EXERCISE DETAILS »
Please return only the lines from the one holding "s1_valid <= accept;" through the one holding "lands on zero.", exactly as they appear in the records below, both ends included.
Start of Block
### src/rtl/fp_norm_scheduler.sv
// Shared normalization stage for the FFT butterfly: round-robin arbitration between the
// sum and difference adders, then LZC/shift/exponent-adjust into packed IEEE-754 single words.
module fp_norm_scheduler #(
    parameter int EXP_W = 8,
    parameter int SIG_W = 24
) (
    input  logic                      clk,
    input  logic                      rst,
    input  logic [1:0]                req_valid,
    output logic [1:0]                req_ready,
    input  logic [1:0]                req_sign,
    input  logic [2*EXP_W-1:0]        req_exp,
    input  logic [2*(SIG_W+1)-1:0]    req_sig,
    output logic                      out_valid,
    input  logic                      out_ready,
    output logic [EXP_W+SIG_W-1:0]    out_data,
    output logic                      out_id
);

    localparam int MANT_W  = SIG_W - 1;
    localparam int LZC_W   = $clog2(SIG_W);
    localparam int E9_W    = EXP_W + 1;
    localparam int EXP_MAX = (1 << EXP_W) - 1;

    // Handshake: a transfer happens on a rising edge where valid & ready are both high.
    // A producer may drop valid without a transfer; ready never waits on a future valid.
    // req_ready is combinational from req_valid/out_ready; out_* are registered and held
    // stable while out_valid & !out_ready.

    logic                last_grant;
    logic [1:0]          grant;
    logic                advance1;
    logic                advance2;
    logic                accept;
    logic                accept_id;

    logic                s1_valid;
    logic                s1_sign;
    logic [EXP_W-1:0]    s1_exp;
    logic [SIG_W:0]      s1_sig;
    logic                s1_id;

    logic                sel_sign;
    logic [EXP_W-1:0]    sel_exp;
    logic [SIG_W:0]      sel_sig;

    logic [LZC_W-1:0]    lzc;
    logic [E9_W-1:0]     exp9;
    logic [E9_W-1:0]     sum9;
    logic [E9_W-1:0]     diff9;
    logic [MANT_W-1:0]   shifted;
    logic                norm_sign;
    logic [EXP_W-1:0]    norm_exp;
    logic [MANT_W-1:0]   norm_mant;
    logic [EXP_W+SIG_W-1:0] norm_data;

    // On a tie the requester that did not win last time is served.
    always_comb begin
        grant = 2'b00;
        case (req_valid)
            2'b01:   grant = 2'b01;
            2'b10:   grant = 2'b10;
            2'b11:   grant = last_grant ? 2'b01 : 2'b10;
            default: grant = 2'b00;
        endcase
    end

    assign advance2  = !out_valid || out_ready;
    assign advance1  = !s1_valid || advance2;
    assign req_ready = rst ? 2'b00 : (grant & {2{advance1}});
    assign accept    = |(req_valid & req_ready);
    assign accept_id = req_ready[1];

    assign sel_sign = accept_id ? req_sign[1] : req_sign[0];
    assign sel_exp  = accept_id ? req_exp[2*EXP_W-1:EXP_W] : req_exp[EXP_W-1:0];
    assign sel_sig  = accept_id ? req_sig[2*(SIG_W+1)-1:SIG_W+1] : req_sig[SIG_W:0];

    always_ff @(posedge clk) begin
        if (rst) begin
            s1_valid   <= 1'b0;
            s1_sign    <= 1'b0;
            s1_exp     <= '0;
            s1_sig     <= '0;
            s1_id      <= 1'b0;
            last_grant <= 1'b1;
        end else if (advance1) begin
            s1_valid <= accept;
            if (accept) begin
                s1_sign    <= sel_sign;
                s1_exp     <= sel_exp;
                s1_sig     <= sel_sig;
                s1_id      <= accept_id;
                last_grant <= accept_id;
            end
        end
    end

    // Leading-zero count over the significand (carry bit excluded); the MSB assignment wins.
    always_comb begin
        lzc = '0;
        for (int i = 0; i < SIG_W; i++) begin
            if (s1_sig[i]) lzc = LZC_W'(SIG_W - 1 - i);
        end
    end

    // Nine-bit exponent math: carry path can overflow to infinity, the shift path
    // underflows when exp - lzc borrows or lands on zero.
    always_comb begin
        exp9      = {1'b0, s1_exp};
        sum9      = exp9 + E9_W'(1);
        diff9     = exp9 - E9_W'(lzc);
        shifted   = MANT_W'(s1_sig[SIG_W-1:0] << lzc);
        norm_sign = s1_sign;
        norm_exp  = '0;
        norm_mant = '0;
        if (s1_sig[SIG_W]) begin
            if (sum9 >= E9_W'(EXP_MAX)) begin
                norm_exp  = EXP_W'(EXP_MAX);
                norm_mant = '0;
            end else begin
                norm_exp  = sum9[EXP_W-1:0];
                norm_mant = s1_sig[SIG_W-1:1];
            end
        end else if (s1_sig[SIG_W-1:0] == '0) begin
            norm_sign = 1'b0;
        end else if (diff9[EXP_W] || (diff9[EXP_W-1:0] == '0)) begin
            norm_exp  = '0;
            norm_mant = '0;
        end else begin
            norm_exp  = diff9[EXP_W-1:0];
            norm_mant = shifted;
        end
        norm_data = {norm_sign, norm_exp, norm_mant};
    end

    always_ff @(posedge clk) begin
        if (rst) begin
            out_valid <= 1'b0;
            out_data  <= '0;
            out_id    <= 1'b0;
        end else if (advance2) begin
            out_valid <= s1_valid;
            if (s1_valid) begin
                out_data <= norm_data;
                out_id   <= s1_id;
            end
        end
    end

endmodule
End of Block
Start of Block
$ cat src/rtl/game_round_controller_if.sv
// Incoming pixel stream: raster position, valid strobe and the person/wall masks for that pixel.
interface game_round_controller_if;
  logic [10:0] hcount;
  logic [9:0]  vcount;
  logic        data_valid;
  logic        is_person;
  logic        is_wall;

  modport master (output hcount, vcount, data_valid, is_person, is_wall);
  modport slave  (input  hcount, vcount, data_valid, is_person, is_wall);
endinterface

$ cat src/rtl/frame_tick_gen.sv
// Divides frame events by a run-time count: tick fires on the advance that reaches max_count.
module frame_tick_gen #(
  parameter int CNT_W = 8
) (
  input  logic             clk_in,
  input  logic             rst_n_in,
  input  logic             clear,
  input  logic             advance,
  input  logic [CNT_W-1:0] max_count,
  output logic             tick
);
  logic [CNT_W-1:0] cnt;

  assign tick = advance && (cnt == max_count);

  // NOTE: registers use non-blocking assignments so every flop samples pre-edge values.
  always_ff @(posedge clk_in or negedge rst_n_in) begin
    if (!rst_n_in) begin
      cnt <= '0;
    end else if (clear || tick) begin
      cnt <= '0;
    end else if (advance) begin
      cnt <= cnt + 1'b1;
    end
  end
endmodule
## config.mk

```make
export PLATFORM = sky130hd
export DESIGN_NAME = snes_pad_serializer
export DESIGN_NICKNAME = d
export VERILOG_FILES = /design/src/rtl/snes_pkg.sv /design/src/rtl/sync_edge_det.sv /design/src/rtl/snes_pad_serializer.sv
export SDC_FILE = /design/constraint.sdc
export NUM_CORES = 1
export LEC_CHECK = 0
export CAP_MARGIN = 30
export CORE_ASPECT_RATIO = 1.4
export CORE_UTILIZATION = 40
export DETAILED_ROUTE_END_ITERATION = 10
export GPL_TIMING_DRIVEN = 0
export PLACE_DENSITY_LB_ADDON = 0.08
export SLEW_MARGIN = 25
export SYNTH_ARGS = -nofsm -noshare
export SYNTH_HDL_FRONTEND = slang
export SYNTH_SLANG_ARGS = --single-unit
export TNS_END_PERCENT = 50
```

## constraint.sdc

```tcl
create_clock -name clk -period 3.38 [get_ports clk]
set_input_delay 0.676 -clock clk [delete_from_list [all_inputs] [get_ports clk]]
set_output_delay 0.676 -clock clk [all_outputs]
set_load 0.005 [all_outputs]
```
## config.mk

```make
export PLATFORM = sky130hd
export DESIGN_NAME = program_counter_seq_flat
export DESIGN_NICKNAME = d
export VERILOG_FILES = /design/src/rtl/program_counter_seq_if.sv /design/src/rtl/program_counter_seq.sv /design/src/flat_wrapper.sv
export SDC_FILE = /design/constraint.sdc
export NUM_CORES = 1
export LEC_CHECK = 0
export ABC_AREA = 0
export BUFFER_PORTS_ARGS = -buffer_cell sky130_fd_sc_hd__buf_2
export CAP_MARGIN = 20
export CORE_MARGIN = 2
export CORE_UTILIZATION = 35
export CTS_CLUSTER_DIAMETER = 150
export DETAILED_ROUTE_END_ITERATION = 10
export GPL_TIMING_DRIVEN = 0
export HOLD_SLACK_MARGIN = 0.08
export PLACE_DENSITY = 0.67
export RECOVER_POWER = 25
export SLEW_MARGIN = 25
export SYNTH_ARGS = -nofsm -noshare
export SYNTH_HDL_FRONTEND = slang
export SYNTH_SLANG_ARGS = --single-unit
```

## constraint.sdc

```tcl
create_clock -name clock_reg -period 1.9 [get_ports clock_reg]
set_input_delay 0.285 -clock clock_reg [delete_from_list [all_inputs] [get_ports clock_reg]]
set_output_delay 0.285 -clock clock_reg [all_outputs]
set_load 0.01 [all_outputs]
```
End of Block
RESPONSE TO THE TASK »
            s1_valid <= accept;
            if (accept) begin
                s1_sign    <= sel_sign;
                s1_exp     <= sel_exp;
                s1_sig     <= sel_sig;
                s1_id      <= accept_id;
                last_grant <= accept_id;
            end
        end
    end

    // Leading-zero count over the significand (carry bit excluded); the MSB assignment wins.
    always_comb begin
        lzc = '0;
        for (int i = 0; i < SIG_W; i++) begin
            if (s1_sig[i]) lzc = LZC_W'(SIG_W - 1 - i);
        end
    end

    // Nine-bit exponent math: carry path can overflow to infinity, the shift path
    // underflows when exp - lzc borrows or lands on zero.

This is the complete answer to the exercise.